**PROVIDED MATERIAL:**
□ □ □

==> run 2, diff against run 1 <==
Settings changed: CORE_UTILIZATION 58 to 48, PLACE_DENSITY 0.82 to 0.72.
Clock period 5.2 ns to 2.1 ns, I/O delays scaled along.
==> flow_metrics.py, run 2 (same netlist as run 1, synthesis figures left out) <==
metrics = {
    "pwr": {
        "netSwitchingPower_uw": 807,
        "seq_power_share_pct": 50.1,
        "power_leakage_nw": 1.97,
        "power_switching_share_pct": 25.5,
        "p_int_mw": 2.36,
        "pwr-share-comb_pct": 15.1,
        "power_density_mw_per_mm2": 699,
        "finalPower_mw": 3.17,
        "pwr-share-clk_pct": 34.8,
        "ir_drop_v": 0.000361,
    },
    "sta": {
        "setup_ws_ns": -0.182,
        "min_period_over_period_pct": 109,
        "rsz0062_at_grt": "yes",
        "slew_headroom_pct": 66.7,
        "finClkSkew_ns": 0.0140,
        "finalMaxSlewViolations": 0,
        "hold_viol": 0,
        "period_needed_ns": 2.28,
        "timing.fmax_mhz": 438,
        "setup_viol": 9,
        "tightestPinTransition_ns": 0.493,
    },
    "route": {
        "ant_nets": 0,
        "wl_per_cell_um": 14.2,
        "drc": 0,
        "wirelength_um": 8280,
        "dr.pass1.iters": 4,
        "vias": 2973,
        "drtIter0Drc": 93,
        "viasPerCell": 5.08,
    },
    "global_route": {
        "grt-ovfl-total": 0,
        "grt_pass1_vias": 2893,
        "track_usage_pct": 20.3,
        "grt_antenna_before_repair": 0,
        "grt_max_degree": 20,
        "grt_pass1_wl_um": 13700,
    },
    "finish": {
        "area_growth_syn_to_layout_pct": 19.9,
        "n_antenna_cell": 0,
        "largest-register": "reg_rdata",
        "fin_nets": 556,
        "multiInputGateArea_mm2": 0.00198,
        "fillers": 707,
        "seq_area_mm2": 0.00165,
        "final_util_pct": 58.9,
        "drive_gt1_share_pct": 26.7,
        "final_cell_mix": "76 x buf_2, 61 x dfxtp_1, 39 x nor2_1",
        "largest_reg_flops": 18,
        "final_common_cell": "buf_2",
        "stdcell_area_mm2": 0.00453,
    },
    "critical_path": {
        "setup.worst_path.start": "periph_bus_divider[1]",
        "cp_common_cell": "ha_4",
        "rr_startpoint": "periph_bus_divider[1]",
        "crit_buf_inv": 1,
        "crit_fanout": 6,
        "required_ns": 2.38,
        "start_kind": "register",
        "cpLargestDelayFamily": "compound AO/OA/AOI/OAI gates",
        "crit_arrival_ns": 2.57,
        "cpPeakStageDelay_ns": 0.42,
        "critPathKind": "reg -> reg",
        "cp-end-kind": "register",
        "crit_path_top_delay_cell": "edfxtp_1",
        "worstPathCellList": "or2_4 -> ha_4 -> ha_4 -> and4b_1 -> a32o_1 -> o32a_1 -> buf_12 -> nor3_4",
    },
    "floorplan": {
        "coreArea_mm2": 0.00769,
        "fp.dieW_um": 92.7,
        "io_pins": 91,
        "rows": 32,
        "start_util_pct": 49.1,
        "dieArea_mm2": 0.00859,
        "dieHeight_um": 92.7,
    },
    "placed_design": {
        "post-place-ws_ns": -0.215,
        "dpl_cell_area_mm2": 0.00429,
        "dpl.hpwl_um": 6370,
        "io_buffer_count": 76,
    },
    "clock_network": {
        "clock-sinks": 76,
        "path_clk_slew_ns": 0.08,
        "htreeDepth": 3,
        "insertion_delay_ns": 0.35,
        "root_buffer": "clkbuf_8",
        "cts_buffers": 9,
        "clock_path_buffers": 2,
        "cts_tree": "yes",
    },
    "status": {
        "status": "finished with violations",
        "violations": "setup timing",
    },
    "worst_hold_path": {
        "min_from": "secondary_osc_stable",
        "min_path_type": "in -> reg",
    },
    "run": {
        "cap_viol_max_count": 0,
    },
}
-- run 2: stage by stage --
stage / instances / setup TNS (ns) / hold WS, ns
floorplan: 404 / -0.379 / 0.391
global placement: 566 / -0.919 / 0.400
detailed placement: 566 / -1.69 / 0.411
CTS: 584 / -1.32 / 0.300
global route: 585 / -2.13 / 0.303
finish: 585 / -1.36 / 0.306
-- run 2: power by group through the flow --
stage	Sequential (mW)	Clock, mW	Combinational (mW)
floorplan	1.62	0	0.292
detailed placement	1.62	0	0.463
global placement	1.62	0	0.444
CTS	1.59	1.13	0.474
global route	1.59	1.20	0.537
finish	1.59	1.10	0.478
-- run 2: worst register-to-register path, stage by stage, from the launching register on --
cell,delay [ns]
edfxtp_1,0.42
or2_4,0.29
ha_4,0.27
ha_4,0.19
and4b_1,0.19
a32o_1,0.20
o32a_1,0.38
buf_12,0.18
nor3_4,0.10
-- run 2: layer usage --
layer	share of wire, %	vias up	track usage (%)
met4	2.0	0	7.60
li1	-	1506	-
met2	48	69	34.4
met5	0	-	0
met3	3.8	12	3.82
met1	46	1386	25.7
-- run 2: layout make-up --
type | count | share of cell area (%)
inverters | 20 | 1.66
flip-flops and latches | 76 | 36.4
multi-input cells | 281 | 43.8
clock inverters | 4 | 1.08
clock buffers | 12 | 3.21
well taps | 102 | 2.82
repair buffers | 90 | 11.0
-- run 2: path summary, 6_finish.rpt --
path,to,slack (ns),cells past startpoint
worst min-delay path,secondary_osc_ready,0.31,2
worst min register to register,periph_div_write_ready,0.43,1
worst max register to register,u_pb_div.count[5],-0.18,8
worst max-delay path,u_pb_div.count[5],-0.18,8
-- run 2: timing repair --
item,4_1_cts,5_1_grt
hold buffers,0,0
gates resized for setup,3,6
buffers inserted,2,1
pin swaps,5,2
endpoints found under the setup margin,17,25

□ □ □

**ACTIVITY:** Please give only the count of lines above containing "layer".

**RESULT OF THIS TASK:** 2